= Goal of the exercise =
Give back only the lines in the records below from the one with "root buf: clkbuf_16" to the one with "Remaining DRCs: 0", both inclusive, word for word.

(Dataset excerpts)
▬▬▬▬▬▬
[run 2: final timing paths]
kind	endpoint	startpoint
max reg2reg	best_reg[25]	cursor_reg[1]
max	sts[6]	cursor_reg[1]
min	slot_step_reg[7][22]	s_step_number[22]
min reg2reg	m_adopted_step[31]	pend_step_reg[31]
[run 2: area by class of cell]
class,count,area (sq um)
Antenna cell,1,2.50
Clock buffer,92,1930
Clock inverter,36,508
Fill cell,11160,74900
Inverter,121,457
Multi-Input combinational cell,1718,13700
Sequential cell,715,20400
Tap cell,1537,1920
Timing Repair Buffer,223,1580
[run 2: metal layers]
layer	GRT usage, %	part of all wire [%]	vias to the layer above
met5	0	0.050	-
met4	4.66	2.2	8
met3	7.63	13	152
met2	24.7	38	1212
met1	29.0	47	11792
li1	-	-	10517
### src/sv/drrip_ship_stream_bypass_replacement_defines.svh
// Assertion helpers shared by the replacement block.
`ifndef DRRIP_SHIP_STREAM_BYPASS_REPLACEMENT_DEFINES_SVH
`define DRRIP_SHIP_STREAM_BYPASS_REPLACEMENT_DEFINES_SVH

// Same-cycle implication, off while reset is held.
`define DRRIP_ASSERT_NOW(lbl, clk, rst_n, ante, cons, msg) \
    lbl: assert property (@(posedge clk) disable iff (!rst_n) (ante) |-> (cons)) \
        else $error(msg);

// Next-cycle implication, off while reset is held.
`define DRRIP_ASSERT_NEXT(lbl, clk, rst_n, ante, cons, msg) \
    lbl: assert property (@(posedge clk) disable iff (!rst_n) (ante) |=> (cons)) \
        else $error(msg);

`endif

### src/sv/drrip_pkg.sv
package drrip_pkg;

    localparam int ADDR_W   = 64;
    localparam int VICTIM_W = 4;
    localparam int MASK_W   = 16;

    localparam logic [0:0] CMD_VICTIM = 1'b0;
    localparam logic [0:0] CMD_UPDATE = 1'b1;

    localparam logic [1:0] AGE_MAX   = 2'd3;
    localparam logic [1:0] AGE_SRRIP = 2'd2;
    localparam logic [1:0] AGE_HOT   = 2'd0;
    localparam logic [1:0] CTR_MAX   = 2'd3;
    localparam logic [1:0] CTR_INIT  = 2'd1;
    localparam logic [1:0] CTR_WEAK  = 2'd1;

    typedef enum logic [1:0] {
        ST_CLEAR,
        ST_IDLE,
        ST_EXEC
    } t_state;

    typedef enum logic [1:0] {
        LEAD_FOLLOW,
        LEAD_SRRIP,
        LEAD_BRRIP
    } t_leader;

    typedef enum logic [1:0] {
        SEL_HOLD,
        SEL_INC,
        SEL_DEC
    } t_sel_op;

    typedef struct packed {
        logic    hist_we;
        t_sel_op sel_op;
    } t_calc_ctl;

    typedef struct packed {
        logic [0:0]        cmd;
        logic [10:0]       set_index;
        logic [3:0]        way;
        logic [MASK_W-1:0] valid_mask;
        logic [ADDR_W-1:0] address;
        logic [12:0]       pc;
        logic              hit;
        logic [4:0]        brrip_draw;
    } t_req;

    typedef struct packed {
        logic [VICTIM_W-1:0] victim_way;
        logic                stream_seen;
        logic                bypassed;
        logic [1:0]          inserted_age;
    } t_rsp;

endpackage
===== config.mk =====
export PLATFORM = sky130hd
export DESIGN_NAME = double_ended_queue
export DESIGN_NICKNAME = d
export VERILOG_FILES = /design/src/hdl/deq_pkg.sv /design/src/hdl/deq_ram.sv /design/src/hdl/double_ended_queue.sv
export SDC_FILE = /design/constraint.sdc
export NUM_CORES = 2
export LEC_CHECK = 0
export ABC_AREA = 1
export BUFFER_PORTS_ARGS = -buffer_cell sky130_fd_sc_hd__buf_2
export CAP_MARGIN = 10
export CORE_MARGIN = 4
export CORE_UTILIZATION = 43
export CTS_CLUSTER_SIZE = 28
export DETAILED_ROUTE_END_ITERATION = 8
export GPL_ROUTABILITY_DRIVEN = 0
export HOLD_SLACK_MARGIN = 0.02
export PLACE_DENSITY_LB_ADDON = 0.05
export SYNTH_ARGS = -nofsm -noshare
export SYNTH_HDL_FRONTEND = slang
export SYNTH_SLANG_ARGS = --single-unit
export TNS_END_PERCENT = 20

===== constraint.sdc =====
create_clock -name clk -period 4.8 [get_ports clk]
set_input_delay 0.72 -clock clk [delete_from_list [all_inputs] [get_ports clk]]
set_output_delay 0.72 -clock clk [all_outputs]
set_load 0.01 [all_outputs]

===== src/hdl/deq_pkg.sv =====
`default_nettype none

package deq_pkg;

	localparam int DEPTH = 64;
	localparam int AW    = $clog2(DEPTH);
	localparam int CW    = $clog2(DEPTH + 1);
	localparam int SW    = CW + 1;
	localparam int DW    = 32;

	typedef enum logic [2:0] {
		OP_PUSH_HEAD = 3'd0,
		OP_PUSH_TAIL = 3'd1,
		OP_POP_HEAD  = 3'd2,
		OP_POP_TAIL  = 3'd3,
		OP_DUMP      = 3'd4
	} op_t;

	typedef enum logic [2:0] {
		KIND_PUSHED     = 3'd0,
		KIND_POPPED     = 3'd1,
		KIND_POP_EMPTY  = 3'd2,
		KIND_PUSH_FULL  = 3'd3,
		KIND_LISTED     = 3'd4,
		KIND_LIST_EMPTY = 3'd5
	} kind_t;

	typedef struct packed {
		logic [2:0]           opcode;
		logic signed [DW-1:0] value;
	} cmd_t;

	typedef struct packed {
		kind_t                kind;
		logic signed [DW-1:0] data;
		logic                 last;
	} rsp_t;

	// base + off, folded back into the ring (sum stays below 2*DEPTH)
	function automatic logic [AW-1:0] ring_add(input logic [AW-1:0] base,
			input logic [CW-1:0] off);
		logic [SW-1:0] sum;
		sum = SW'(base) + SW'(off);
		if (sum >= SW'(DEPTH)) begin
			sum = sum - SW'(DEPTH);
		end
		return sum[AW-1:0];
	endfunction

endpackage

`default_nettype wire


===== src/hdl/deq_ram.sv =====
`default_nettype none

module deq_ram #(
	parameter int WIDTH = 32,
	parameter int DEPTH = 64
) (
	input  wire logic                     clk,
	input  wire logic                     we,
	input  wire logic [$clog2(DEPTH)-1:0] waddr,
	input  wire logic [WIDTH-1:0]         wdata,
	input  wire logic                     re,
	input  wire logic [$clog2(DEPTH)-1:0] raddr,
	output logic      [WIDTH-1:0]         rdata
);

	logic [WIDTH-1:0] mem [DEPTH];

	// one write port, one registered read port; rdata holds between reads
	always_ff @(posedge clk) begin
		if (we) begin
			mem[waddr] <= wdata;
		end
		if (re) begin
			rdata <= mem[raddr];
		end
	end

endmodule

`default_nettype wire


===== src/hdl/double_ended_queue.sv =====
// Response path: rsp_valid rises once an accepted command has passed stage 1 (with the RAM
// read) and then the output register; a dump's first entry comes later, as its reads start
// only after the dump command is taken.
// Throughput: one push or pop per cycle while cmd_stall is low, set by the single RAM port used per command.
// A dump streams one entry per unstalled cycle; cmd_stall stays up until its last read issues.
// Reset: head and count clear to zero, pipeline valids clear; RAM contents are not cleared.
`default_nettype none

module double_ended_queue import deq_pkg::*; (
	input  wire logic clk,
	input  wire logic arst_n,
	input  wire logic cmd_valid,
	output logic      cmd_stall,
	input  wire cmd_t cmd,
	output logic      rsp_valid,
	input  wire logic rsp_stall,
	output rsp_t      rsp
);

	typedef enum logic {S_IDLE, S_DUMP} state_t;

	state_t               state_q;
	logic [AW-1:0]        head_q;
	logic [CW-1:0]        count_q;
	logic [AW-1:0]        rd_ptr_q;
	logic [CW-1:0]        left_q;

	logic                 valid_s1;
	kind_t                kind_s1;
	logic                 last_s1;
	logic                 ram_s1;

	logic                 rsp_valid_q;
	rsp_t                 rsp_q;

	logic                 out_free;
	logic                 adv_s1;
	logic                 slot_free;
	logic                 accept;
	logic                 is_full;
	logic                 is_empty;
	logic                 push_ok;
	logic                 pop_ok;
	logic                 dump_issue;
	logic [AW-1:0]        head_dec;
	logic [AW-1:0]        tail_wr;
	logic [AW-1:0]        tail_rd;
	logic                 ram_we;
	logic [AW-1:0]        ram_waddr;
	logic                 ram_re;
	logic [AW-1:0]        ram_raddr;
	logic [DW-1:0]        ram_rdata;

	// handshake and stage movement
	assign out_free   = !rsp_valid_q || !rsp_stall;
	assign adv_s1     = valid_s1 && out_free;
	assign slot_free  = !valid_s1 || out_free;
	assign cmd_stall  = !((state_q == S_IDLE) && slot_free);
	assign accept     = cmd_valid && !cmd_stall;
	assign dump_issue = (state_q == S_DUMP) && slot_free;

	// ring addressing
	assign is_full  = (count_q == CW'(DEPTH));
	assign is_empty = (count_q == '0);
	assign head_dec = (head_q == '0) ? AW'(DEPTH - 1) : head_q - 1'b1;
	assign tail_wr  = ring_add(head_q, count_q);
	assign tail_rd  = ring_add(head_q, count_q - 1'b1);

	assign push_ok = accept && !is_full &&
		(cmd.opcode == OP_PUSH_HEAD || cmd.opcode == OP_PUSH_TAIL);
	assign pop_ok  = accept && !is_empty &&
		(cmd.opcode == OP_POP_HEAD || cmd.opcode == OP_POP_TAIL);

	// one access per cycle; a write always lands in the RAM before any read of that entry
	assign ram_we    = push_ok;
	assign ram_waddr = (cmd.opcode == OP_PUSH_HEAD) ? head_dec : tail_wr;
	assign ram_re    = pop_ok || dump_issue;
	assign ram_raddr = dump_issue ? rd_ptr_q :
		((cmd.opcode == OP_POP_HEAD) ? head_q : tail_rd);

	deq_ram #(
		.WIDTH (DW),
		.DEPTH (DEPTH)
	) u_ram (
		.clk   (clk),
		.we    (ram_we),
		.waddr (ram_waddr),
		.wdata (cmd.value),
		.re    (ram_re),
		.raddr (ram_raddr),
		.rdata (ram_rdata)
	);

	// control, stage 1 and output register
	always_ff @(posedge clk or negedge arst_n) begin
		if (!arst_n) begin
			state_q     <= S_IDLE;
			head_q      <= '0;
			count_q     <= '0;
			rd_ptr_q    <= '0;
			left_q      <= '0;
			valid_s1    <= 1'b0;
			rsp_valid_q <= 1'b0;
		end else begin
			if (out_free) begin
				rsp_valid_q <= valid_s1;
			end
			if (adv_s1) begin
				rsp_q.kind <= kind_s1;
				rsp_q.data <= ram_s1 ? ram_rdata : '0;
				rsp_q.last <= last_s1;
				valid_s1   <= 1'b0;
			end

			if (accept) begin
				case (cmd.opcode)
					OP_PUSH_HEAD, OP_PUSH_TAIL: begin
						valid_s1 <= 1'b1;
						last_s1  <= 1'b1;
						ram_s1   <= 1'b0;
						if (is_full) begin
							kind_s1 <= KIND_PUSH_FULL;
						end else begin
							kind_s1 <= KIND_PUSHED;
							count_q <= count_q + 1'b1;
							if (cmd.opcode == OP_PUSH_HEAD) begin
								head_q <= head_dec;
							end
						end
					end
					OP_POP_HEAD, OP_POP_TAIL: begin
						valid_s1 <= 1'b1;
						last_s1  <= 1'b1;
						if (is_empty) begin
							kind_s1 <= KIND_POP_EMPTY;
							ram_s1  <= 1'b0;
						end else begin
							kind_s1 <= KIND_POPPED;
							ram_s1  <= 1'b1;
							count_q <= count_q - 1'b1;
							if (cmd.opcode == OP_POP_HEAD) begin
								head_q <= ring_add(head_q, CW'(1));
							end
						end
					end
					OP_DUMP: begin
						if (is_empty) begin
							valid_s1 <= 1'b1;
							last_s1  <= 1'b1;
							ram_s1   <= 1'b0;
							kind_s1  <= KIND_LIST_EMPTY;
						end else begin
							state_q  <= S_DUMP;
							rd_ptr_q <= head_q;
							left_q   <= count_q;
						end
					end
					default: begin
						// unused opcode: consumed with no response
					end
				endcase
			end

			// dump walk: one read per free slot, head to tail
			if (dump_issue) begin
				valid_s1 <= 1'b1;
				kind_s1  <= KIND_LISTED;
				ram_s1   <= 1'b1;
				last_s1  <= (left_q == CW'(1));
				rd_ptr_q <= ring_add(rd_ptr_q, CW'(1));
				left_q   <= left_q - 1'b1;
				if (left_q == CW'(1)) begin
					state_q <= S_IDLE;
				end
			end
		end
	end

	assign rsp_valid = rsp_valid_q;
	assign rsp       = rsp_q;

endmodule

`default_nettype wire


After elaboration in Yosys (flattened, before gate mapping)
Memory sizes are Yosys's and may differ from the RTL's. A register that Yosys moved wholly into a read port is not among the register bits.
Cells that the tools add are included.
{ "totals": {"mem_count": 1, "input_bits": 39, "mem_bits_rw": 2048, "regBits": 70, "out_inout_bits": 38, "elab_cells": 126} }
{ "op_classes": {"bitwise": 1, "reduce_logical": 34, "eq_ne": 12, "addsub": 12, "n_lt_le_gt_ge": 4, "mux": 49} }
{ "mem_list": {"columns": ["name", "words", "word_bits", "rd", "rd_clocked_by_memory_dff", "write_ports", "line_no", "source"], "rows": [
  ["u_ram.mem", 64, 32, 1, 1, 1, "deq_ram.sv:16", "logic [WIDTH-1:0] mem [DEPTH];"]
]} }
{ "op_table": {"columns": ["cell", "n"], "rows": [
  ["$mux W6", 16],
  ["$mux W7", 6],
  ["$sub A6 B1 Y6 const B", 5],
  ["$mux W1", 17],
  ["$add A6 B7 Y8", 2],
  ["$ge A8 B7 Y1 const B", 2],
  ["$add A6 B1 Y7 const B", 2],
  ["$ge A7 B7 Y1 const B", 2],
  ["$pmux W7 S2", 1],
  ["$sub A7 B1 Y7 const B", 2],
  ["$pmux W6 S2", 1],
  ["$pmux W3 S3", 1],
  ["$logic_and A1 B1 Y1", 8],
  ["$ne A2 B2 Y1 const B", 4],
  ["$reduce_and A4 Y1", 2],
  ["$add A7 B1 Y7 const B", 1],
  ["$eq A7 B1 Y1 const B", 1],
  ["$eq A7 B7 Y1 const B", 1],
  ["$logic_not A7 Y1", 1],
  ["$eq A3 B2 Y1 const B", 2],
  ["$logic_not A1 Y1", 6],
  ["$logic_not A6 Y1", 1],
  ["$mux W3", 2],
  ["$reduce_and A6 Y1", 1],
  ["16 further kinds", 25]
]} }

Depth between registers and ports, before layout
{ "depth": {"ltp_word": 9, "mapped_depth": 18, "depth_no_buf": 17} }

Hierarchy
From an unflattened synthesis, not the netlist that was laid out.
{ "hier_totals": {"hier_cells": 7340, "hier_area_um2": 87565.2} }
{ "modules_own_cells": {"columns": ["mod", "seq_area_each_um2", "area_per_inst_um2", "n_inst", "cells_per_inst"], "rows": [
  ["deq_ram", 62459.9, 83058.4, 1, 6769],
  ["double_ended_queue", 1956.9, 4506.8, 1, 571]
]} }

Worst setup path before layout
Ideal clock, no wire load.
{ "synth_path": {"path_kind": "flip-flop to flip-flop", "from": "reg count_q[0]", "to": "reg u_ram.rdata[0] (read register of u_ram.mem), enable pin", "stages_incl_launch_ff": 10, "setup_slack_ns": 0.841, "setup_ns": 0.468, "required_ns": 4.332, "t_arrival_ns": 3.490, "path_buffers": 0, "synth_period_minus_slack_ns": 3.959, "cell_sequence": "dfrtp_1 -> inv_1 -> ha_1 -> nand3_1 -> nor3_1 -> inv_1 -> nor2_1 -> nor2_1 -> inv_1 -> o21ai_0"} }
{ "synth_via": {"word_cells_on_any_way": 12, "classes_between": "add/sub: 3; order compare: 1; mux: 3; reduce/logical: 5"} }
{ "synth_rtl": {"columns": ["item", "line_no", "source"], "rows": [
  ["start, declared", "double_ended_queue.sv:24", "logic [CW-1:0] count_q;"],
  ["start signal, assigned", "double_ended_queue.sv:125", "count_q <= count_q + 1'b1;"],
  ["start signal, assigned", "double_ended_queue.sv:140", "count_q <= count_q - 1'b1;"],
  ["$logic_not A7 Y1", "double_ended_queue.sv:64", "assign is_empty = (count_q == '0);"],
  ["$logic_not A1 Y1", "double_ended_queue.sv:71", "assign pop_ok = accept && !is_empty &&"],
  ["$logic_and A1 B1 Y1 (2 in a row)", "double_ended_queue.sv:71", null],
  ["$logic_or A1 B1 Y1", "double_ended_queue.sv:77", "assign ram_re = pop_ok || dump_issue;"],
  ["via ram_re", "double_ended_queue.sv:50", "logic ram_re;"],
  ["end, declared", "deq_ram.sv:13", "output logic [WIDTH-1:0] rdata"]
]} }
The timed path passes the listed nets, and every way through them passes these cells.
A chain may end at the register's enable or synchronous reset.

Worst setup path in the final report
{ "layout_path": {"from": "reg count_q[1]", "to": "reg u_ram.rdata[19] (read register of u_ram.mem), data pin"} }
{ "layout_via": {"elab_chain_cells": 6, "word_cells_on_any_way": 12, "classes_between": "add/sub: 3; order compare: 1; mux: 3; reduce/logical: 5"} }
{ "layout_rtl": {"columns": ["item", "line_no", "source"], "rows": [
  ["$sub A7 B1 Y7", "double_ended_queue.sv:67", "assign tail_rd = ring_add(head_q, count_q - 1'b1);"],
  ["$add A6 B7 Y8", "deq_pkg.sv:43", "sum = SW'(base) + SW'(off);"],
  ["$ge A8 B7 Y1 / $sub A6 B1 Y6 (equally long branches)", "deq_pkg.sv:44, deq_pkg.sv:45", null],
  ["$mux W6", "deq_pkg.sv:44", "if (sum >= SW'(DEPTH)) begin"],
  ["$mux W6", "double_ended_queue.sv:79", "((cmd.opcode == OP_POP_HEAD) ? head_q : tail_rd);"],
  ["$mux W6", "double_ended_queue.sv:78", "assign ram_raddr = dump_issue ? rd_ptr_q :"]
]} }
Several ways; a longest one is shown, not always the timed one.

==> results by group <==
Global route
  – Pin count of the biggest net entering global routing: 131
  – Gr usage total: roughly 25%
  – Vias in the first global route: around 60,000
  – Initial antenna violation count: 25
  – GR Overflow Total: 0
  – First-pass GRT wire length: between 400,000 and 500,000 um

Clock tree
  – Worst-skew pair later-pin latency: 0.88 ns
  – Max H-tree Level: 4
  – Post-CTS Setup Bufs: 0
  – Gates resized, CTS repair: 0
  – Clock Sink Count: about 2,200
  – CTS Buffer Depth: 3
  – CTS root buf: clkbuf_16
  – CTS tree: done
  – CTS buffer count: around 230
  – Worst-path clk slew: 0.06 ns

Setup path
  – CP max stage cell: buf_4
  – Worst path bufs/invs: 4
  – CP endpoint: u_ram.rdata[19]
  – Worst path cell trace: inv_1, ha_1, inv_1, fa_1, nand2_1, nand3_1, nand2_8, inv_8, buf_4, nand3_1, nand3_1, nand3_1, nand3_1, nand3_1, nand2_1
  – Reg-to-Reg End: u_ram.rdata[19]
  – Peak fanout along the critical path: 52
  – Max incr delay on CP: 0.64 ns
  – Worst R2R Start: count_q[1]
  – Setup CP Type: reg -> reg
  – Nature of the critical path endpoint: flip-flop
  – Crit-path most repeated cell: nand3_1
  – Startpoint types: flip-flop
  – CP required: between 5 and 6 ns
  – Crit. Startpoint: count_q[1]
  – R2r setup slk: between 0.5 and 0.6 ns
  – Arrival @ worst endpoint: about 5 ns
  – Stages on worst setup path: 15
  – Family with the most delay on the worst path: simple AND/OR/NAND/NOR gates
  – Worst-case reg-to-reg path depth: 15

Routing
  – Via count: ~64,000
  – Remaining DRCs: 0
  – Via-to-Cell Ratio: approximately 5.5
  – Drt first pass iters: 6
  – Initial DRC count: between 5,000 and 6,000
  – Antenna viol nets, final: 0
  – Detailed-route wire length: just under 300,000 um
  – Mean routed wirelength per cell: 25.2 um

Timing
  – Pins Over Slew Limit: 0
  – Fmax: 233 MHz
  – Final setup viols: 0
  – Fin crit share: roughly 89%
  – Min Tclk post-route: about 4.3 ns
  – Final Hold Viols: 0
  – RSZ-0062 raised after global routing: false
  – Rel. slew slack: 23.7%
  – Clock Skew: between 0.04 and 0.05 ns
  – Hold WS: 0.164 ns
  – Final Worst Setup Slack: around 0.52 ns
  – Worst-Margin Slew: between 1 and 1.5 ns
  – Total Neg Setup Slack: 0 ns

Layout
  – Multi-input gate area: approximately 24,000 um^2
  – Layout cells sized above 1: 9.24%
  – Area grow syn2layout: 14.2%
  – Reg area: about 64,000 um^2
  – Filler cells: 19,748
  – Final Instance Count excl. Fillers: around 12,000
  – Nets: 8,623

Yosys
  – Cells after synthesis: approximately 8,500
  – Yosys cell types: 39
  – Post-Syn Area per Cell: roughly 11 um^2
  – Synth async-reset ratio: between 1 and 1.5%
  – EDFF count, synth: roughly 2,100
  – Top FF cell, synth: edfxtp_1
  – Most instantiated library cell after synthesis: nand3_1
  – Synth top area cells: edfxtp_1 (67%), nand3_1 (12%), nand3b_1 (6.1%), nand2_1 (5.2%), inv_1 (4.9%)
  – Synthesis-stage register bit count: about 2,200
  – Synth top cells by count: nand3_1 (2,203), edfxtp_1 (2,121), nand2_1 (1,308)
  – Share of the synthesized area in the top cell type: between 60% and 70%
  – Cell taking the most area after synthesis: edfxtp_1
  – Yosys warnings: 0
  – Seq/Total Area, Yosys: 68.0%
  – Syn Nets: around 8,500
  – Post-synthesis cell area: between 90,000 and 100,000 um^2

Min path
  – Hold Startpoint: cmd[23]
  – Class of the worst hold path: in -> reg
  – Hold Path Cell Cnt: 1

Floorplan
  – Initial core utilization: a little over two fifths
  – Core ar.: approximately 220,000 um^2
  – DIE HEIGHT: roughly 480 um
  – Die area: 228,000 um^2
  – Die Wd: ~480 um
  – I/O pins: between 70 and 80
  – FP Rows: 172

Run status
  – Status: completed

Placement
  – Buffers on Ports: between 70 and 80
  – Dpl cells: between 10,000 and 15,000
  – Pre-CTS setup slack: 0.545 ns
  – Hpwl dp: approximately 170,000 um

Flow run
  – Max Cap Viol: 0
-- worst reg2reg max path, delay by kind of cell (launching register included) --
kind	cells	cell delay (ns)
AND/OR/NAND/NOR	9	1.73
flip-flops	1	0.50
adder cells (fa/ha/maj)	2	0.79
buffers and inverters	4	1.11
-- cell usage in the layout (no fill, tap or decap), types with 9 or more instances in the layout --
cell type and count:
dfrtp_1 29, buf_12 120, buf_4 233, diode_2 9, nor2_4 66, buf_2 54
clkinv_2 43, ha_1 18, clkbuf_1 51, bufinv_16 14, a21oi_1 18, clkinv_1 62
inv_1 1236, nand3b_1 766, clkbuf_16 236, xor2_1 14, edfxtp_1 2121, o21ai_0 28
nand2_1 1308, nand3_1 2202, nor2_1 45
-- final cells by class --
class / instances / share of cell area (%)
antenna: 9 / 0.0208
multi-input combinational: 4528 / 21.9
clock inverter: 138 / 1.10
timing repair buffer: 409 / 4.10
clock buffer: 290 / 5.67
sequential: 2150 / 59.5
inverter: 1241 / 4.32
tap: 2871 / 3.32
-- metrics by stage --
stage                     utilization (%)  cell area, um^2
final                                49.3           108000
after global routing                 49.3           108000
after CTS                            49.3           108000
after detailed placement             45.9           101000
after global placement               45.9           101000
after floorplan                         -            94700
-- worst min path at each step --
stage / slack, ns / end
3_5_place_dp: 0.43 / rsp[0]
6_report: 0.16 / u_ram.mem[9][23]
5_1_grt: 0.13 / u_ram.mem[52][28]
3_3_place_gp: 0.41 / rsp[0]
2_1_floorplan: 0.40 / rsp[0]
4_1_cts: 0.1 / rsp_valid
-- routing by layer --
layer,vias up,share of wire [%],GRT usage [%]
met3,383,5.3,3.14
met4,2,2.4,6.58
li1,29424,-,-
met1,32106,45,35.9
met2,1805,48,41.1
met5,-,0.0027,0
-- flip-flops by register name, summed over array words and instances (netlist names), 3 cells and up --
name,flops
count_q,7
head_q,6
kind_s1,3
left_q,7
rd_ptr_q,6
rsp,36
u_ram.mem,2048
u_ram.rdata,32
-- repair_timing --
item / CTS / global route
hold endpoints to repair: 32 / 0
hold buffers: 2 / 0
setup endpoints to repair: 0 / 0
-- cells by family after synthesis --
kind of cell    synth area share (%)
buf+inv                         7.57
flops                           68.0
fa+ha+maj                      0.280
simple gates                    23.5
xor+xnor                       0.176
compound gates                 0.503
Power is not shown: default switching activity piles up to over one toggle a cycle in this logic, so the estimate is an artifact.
▬▬▬▬▬▬
= Answer to the exercise =
  – CTS root buf: clkbuf_16
  – CTS tree: done
  – CTS buffer count: around 230
  – Worst-path clk slew: 0.06 ns

Setup path
  – CP max stage cell: buf_4
  – Worst path bufs/invs: 4
  – CP endpoint: u_ram.rdata[19]
  – Worst path cell trace: inv_1, ha_1, inv_1, fa_1, nand2_1, nand3_1, nand2_8, inv_8, buf_4, nand3_1, nand3_1, nand3_1, nand3_1, nand3_1, nand2_1
  – Reg-to-Reg End: u_ram.rdata[19]
  – Peak fanout along the critical path: 52
  – Max incr delay on CP: 0.64 ns
  – Worst R2R Start: count_q[1]
  – Setup CP Type: reg -> reg
  – Nature of the critical path endpoint: flip-flop
  – Crit-path most repeated cell: nand3_1
  – Startpoint types: flip-flop
  – CP required: between 5 and 6 ns
  – Crit. Startpoint: count_q[1]
  – R2r setup slk: between 0.5 and 0.6 ns
  – Arrival @ worst endpoint: about 5 ns
  – Stages on worst setup path: 15
  – Family with the most delay on the worst path: simple AND/OR/NAND/NOR gates
  – Worst-case reg-to-reg path depth: 15

Routing
  – Via count: ~64,000
  – Remaining DRCs: 0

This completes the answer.